Other people started hanging out at the shop too, and quickly it became a haven for players from throughout the South Bay. (That’s basically the part of Southern California occupied by Long Beach, which I also learned had an inordinately high number of monster guitarists.) If you were deemed by the owner to be good enough, and careful enough, then you could take the guitars off the hangers and play them. The deal with the shop was this: It wasn’t so much the guitar or the amp as an example of collectible history or an indicator of market value. Instead this was a place in search of the perfect recipe. To that end, everything was considered in excruciatingly precise detail. Fretboards were cleaned and conditioned (with linseed oil, now considered a possible carcinogen), pickups and wiring were inspected, and the amps were taken through a comprehensive auditioning process in two key environments–the carpeted, rough-pine paneled shop, and a crude cinder-block storage room at the back. There were catalogs of tubes and transformers, and there was a constant procession of speakers. These guys would put just about anything in a tube amp: Altec, JBL, Gauss, Jensen, Celestion, Eminence, and eventually some cheap no-name jobs with paper domes and extra-large voice coils. If an amp or guitar had the potential to sound great, the people at the shop could get it there.

Fender was the amp of choice at the shop.

Fender was the amp of choice at the shop.

What to Play?

Fender was the amp of choice at the shop. But these were no longer standard-issue Fenders.
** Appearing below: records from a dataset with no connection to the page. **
`src/rtl/ssci_pkg.sv`:
```
// Shared widths, codes and reset values for the spread-slot counter table.
`default_nettype none

package ssci_pkg;

  // Field widths.
  localparam int CNT_W   = 31;
  localparam int IDX_W   = 6;
  localparam int THR_W   = 10;
  localparam int SIZE_W  = 7;
  localparam int PLACE_W = 2;
  localparam int SUM_W   = 32;

  // Table geometry.
  localparam int MAX_ENTRIES_DEF = 64;
  localparam int IDX_LIMIT       = 64;

  // Saturation value of a counter.
  localparam logic [CNT_W-1:0] CNT_TOP = {CNT_W{1'b1}};

  // Reset value of the table size register.
  localparam logic [SIZE_W-1:0] TABLE_SIZE_RST = SIZE_W'(2);

  // Action codes.
  localparam logic ACT_READ = 1'b0;
  localparam logic ACT_INC  = 1'b1;

  // Write place codes reported with each result.
  localparam logic [PLACE_W-1:0] PLACE_NONE   = 2'd0;
  localparam logic [PLACE_W-1:0] PLACE_TARGET = 2'd1;
  localparam logic [PLACE_W-1:0] PLACE_SEEN   = 2'd2;

endpackage

`default_nettype wire

```
`src/rtl/ssci_if.sv`:
```
// Channel interfaces for requests, results and the configuration write.
`default_nettype none

// Request channel.
interface ssci_in_if;
  import ssci_pkg::*;
  logic              valid;
  logic              ready;
  logic              action;
  logic [CNT_W-1:0]  seen_max;
  logic [IDX_W-1:0]  seen_index;
  logic [THR_W-1:0]  thread_index;

  modport source (output valid, action, seen_max, seen_index, thread_index, input ready);
  modport sink   (input valid, action, seen_max, seen_index, thread_index, output ready);
endinterface

// Result channel.
interface ssci_out_if;
  import ssci_pkg::*;
  logic               valid;
  logic               ready;
  logic [CNT_W-1:0]   max_value;
  logic [IDX_W-1:0]   max_index;
  logic [PLACE_W-1:0] write_place;

  modport source (output valid, max_value, max_index, write_place, input ready);
  modport sink   (input valid, max_value, max_index, write_place, output ready);
endinterface

// Configuration write channel for the table size register.
interface ssci_cfg_if;
  import ssci_pkg::*;
  logic              valid;
  logic              ready;
  logic [SIZE_W-1:0] data;

  modport source (output valid, data, input ready);
  modport sink   (input valid, data, output ready);
endinterface

`default_nettype wire

```
`src/rtl/spread_slot_conditional_increment_top.sv`:
```
// Top level of the spread-slot conditional-increment counter table.
`default_nettype none

// The block holds a table of 31-bit counters in a single-port-read,
// single-port-write memory with registered read data; every counter reads
// as zero after reset through per-entry valid bits, so no clearing pass runs.
// One request is worked on at a time. A read action streams the active
// entries through the memory read port and then hands off the result. An
// increment action first reduces the sum of seen index, seen maximum and
// thread number modulo the table size with a restoring divider that retires
// one bit a cycle, then reads the target slot and, if needed, the seen slot.
// A new request is taken while the previous result still waits on the
// output register. The table size register may be written only while the
// block is idle.
module spread_slot_conditional_increment_top #(
  parameter int MAX_ENTRIES = ssci_pkg::MAX_ENTRIES_DEF
) (
  input  wire        clk,
  input  wire        rst_n,
  ssci_in_if.sink    in_bus,
  ssci_out_if.source out_bus,
  ssci_cfg_if.sink   cfg_bus
);
  import ssci_pkg::*;

  // Only the first entries up to the index limit are ever addressed.
  localparam int LIM   = (MAX_ENTRIES < IDX_LIMIT) ? MAX_ENTRIES : IDX_LIMIT;
  localparam int AW    = (LIM > 1) ? $clog2(LIM) : 1;
  localparam int BCW   = $clog2(SUM_W);

  // Sequencer states.
  localparam logic [2:0] S_IDLE  = 3'd0;
  localparam logic [2:0] S_SCAN  = 3'd1;
  localparam logic [2:0] S_DIV   = 3'd2;
  localparam logic [2:0] S_RD_T  = 3'd3;
  localparam logic [2:0] S_CMP_T = 3'd4;
  localparam logic [2:0] S_RD_S  = 3'd5;
  localparam logic [2:0] S_CMP_S = 3'd6;
  localparam logic [2:0] S_DONE  = 3'd7;

  logic [2:0]         state_r, state_nxt;
  logic [SIZE_W-1:0]  size_cfg_r;
  logic [SIZE_W-1:0]  size_eff;

  // Latched request.
  logic               act_r;
  logic [CNT_W-1:0]   seen_max_r;
  logic [IDX_W-1:0]   seen_idx_r;

  // Divider.
  logic [SUM_W-1:0]   sum_r;
  logic [SIZE_W-1:0]  rem_r;
  logic [BCW-1:0]     bit_cnt_r;
  logic [SIZE_W:0]    rem_sh;
  logic [SIZE_W-1:0]  rem_nxt;

  // Scan.
  logic [SIZE_W-1:0]  addr_r;
  logic               pend_r;
  logic [SIZE_W-1:0]  pend_idx_r;
  logic [CNT_W-1:0]   best_r;
  logic [IDX_W-1:0]   best_idx_r;
  logic               scan_issue;

  // Target selection.
  logic [SIZE_W-1:0]  target_r;
  logic [SIZE_W-1:0]  target_c;
  logic [SIZE_W-1:0]  target_inc;
  logic [PLACE_W-1:0] place_r;
  logic [CNT_W-1:0]   next_val;

  // Counter memory and valid bits.
  logic [CNT_W-1:0]   mem [LIM];
  logic [LIM-1:0]     valid_r;
  logic [CNT_W-1:0]   mem_q_r;
  logic               rvalid_q_r;
  logic [CNT_W-1:0]   rd_val;
  logic               mem_re, mem_we;
  logic [AW-1:0]      mem_raddr, mem_waddr;

  // Output register.
  logic               out_valid_r;
  logic [CNT_W-1:0]   out_max_r;
  logic [IDX_W-1:0]   out_idx_r;
  logic [PLACE_W-1:0] out_place_r;
  logic               out_load;
  logic               in_fire;

  // Effective table size, clamped to one through the entry limit.
  always_comb begin
    size_eff = size_cfg_r;
    if (size_cfg_r == '0) begin
      size_eff = SIZE_W'(1);
    end
    if (size_cfg_r > SIZE_W'(LIM)) begin
      size_eff = SIZE_W'(LIM);
    end
  end

  assign in_fire      = in_bus.valid && (state_r == S_IDLE);
  assign in_bus.ready = (state_r == S_IDLE);
  assign cfg_bus.ready = 1'b1;
  assign out_load     = (state_r == S_DONE) && (!out_valid_r || out_bus.ready);

  // One restoring division step.
  always_comb begin
    rem_sh  = {rem_r, sum_r[SUM_W-1]};
    rem_nxt = rem_sh[SIZE_W-1:0];
    if (rem_sh >= {1'b0, size_eff}) begin
      rem_nxt = SIZE_W'(rem_sh - {1'b0, size_eff});
    end
  end

  // Target slot from the remainder, stepped past the seen index.
  always_comb begin
    target_inc = rem_r + SIZE_W'(1);
    if (target_inc == size_eff) begin
      target_inc = '0;
    end
    if (size_eff < SIZE_W'(2)) begin
      target_c = '0;
    end else if (rem_r == {1'b0, seen_idx_r}) begin
      target_c = target_inc;
    end else begin
      target_c = rem_r;
    end
  end

  assign next_val   = (seen_max_r == CNT_TOP) ? CNT_TOP : seen_max_r + CNT_W'(1);
  assign rd_val     = rvalid_q_r ? mem_q_r : '0;
  assign scan_issue = (addr_r < size_eff);

  // Memory port control and next state.
  always_comb begin
    state_nxt = state_r;
    mem_re    = 1'b0;
    mem_we    = 1'b0;
    mem_raddr = addr_r[AW-1:0];
    mem_waddr = target_r[AW-1:0];
    unique case (state_r)
      S_IDLE: begin
        if (in_fire) begin
          state_nxt = (in_bus.action == ACT_READ) ? S_SCAN : S_DIV;
        end
      end
      S_SCAN: begin
        mem_re = scan_issue;
        if (!scan_issue && !pend_r) begin
          state_nxt = S_DONE;
        end
      end
      S_DIV: begin
        if (bit_cnt_r == BCW'(SUM_W - 1)) begin
          state_nxt = S_RD_T;
        end
      end
      S_RD_T: begin
        mem_re    = 1'b1;
        mem_raddr = target_c[AW-1:0];
        state_nxt = S_CMP_T;
      end
      S_CMP_T: begin
        if (rd_val <= seen_max_r) begin
          mem_we    = 1'b1;
          state_nxt = S_DONE;
        end else if ({1'b0, seen_idx_r} < size_eff) begin
          state_nxt = S_RD_S;
        end else begin
          state_nxt = S_DONE;
        end
      end
      S_RD_S: begin
        mem_re    = 1'b1;
        mem_raddr = seen_idx_r[AW-1:0];
        state_nxt = S_CMP_S;
      end
      S_CMP_S: begin
        mem_waddr = seen_idx_r[AW-1:0];
        mem_we    = (rd_val == seen_max_r);
        state_nxt = S_DONE;
      end
      S_DONE: begin
        if (out_load) begin
          state_nxt = S_IDLE;
        end
      end
      default: state_nxt = S_IDLE;
    endcase
  end

  // Counter memory with registered read data.
  always_ff @(posedge clk) begin
    if (mem_we) begin
      mem[mem_waddr] <= next_val;
    end
    if (mem_re) begin
      mem_q_r <= mem[mem_raddr];
    end
  end

  // Valid bits, set on the first write to an entry.
  always_ff @(posedge clk) begin
    if (!rst_n) begin
      valid_r    <= '0;
      rvalid_q_r <= 1'b0;
    end else begin
      if (mem_we) begin
        valid_r[mem_waddr] <= 1'b1;
      end
      if (mem_re) begin
        rvalid_q_r <= valid_r[mem_raddr];
      end
    end
  end

  // Control state, configuration and output handshake.
  always_ff @(posedge clk) begin
    if (!rst_n) begin
      state_r     <= S_IDLE;
      size_cfg_r  <= TABLE_SIZE_RST;
      out_valid_r <= 1'b0;
      pend_r      <= 1'b0;
    end else begin
      state_r <= state_nxt;
      if (cfg_bus.valid) begin
        size_cfg_r <= cfg_bus.data;
      end
      if (out_load) begin
        out_valid_r <= 1'b1;
      end else if (out_bus.ready) begin
        out_valid_r <= 1'b0;
      end
      if (state_r == S_SCAN) begin
        pend_r <= scan_issue;
      end else begin
        pend_r <= 1'b0;
      end
    end
  end

  // Datapath registers.
  always_ff @(posedge clk) begin
    case (state_r)
      S_IDLE: begin
        if (in_fire) begin
          act_r      <= in_bus.action;
          seen_max_r <= in_bus.seen_max;
          seen_idx_r <= in_bus.seen_index;
          sum_r      <= SUM_W'(in_bus.seen_index) + SUM_W'(in_bus.seen_max)
                        + SUM_W'(in_bus.thread_index);
          rem_r      <= '0;
          bit_cnt_r  <= '0;
          addr_r     <= '0;
          place_r    <= PLACE_NONE;
        end
      end
      S_SCAN: begin
        if (scan_issue) begin
          addr_r <= addr_r + SIZE_W'(1);
        end
        pend_idx_r <= addr_r;
        // Entry zero seeds the maximum; later entries win only when larger.
        if (pend_r && (pend_idx_r == '0 || rd_val > best_r)) begin
          best_r     <= rd_val;
          best_idx_r <= pend_idx_r[IDX_W-1:0];
        end
      end
      S_DIV: begin
        sum_r     <= {sum_r[SUM_W-2:0], 1'b0};
        rem_r     <= rem_nxt;
        bit_cnt_r <= bit_cnt_r + BCW'(1);
      end
      S_RD_T: begin
        target_r <= target_c;
      end
      S_CMP_T: begin
        if (rd_val <= seen_max_r) begin
          place_r <= PLACE_TARGET;
        end
      end
      S_CMP_S: begin
        if (rd_val == seen_max_r) begin
          place_r <= PLACE_SEEN;
        end
      end
      default: begin
      end
    endcase
    if (out_load) begin
      if (act_r == ACT_READ) begin
        out_max_r   <= best_r;
        out_idx_r   <= best_idx_r;
        out_place_r <= PLACE_NONE;
      end else begin
        out_max_r   <= '0;
        out_idx_r   <= '0;
        out_place_r <= place_r;
      end
    end
  end

  assign out_bus.valid       = out_valid_r;
  assign out_bus.max_value   = out_max_r;
  assign out_bus.max_index   = out_idx_r;
  assign out_bus.write_place = out_place_r;

endmodule

`default_nettype wire
```
`src/flat_wrapper.sv`:
```
// flat-port wrapper written by rule: the top's interface ports become plain ports
module spread_slot_conditional_increment_top_flat import ssci_pkg::*;
#(
  parameter int MAX_ENTRIES = ssci_pkg::MAX_ENTRIES_DEF
)
  (clk, rst_n, in_bus_valid, in_bus_action, in_bus_seen_max, in_bus_seen_index, in_bus_thread_index, in_bus_ready, out_bus_valid, out_bus_max_value, out_bus_max_index, out_bus_write_place, out_bus_ready, cfg_bus_valid, cfg_bus_data, cfg_bus_ready);
  ssci_in_if in_bus_i ();
  ssci_out_if out_bus_i ();
  ssci_cfg_if cfg_bus_i ();
  input  wire clk;
  input  wire rst_n;
  input wire logic [$bits(in_bus_i.valid)-1:0] in_bus_valid;
  input wire logic [$bits(in_bus_i.action)-1:0] in_bus_action;
  input wire logic [$bits(in_bus_i.seen_max)-1:0] in_bus_seen_max;
  input wire logic [$bits(in_bus_i.seen_index)-1:0] in_bus_seen_index;
  input wire logic [$bits(in_bus_i.thread_index)-1:0] in_bus_thread_index;
  output wire logic [$bits(in_bus_i.ready)-1:0] in_bus_ready;
  output wire logic [$bits(out_bus_i.valid)-1:0] out_bus_valid;
  output wire logic [$bits(out_bus_i.max_value)-1:0] out_bus_max_value;
  output wire logic [$bits(out_bus_i.max_index)-1:0] out_bus_max_index;
  output wire logic [$bits(out_bus_i.write_place)-1:0] out_bus_write_place;
  input wire logic [$bits(out_bus_i.ready)-1:0] out_bus_ready;
  input wire logic [$bits(cfg_bus_i.valid)-1:0] cfg_bus_valid;
  input wire logic [$bits(cfg_bus_i.data)-1:0] cfg_bus_data;
  output wire logic [$bits(cfg_bus_i.ready)-1:0] cfg_bus_ready;
  assign in_bus_i.valid = in_bus_valid;
  assign in_bus_i.action = in_bus_action;
  assign in_bus_i.seen_max = in_bus_seen_max;
  assign in_bus_i.seen_index = in_bus_seen_index;
  assign in_bus_i.thread_index = in_bus_thread_index;
  assign in_bus_ready = in_bus_i.ready;
  assign out_bus_valid = out_bus_i.valid;
  assign out_bus_max_value = out_bus_i.max_value;
  assign out_bus_max_index = out_bus_i.max_index;
  assign out_bus_write_place = out_bus_i.write_place;
  assign out_bus_i.ready = out_bus_ready;
  assign cfg_bus_i.valid = cfg_bus_valid;
  assign cfg_bus_i.data = cfg_bus_data;
  assign cfg_bus_ready = cfg_bus_i.ready;
  spread_slot_conditional_increment_top #(.MAX_ENTRIES(MAX_ENTRIES)) u_core (.clk(clk), .rst_n(rst_n), .in_bus(in_bus_i), .out_bus(out_bus_i), .cfg_bus(cfg_bus_i));
endmodule
```
===== src/design/pic_pkg.sv =====
// shared types and codes for the point-in-convex-polygon block
// no dependencies; imported by the edge unit, the sequencer and the top level
package pic_pkg;

   // item command codes
   localparam logic CMD_LOAD  = 1'b0;
   localparam logic CMD_QUERY = 1'b1;

   // result location codes
   localparam logic [1:0] LOC_INSIDE   = 2'd0;
   localparam logic [1:0] LOC_BOUNDARY = 2'd1;
   localparam logic [1:0] LOC_OUTSIDE  = 2'd2;

   // register file
   localparam int  CSR_ADDR_W       = 3;
   localparam logic REG_VERTEX_COUNT = 1'b0;
   localparam int  VCOUNT_W         = 5;
   localparam logic [VCOUNT_W-1:0] VCOUNT_RESET = 5'd3;
   localparam int  MIN_VERTICES     = 3;

   // side of an edge the point lies on
   typedef enum logic [1:0] {
      SIDE_ZERO = 2'd0,
      SIDE_POS  = 2'd1,
      SIDE_NEG  = 2'd2
   } side_type;

   // sequencer states
   typedef enum logic [1:0] {
      ST_IDLE  = 2'd0,
      ST_ISSUE = 2'd1,
      ST_DRAIN = 2'd2
   } state_type;

   // marks one edge entering the edge pipeline
   typedef struct packed {
      logic valid;
      logic first;
      logic last;
   } edge_tag_type;

   // per-edge outcome leaving the edge pipeline
   typedef struct packed {
      logic     valid;
      logic     first;
      logic     last;
      side_type side;
      logic     on_seg;
   } edge_res_type;

endpackage


===== src/design/pic_vstore.sv =====
// vertex store: one write port, one read port, registered read data
// depends on nothing but its parameters
module pic_vstore #(
   parameter int DEPTH = 16,
   parameter int AW    = 4,
   parameter int DW    = 32
) (
   input  logic          clock,
   input  logic          wr_en,
   input  logic [AW-1:0] wr_addr,
   input  logic [DW-1:0] wr_data,
   input  logic          rd_en,
   input  logic [AW-1:0] rd_addr,
   output logic [DW-1:0] rd_data
);

   logic [DW-1:0] mem [DEPTH];
   logic [DW-1:0] rd_data_ff;

   // write port
   always_ff @(posedge clock) begin
      if (wr_en) begin
         mem[wr_addr] <= wr_data;
      end
   end

   // read port, registered read data
   always_ff @(posedge clock) begin
      if (rd_en) begin
         rd_data_ff <= mem[rd_addr];
      end
   end

   assign rd_data = rd_data_ff;

endmodule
A local technician who’d developed a relationship with the shop owners had come up with a way to install a “clipper circuit” in place of the tremolo control. A friend told me it effectively electrified the front panel, but I hardly cared. Once I got up the nerve to say, “Mom, I need a blackface Fender Twin Reverb with master volume for my new gig”–and finding that she’d go for it–I was ready for my new moniker: “The Mayor of Solotown.” Sure, I tried the Marshall route eventually, courtesy of a road-weary hundred-watter that had been stripped of its vinyl, together with a similarly raped slant cab whose basket-weave grille was decorated with the residue of beer and barf. I just hated the thing. It sounded so dead – so devoid of ambience. I just couldn’t seem to play the room with it like I could with the open-back stuff. Another member of the inner circle urged me to keep the Marshall, saying it just needed fresh tubes. (Actually, he was right.) Well, a little reverb could’ve helped too! So, I took it back to the shop and got two amps: a silverface Twin circa ’70-’71, and an Ampeg VT-22 of roughly the same vintage. Man, that was nuts. I had way too much power, feedback that was totally controllable per distance and proximity, and the juicy Ampeg “cone-cry” that Marshall designs, good as they might have been, didn’t have. Those two amps worked together almost intuitively, and they made my little ’76 rock-maple Osborne solid-body sing like Pavarotti with his meatballs in a vice. I still think it was one of the most amazing sounds I’ve ever heard.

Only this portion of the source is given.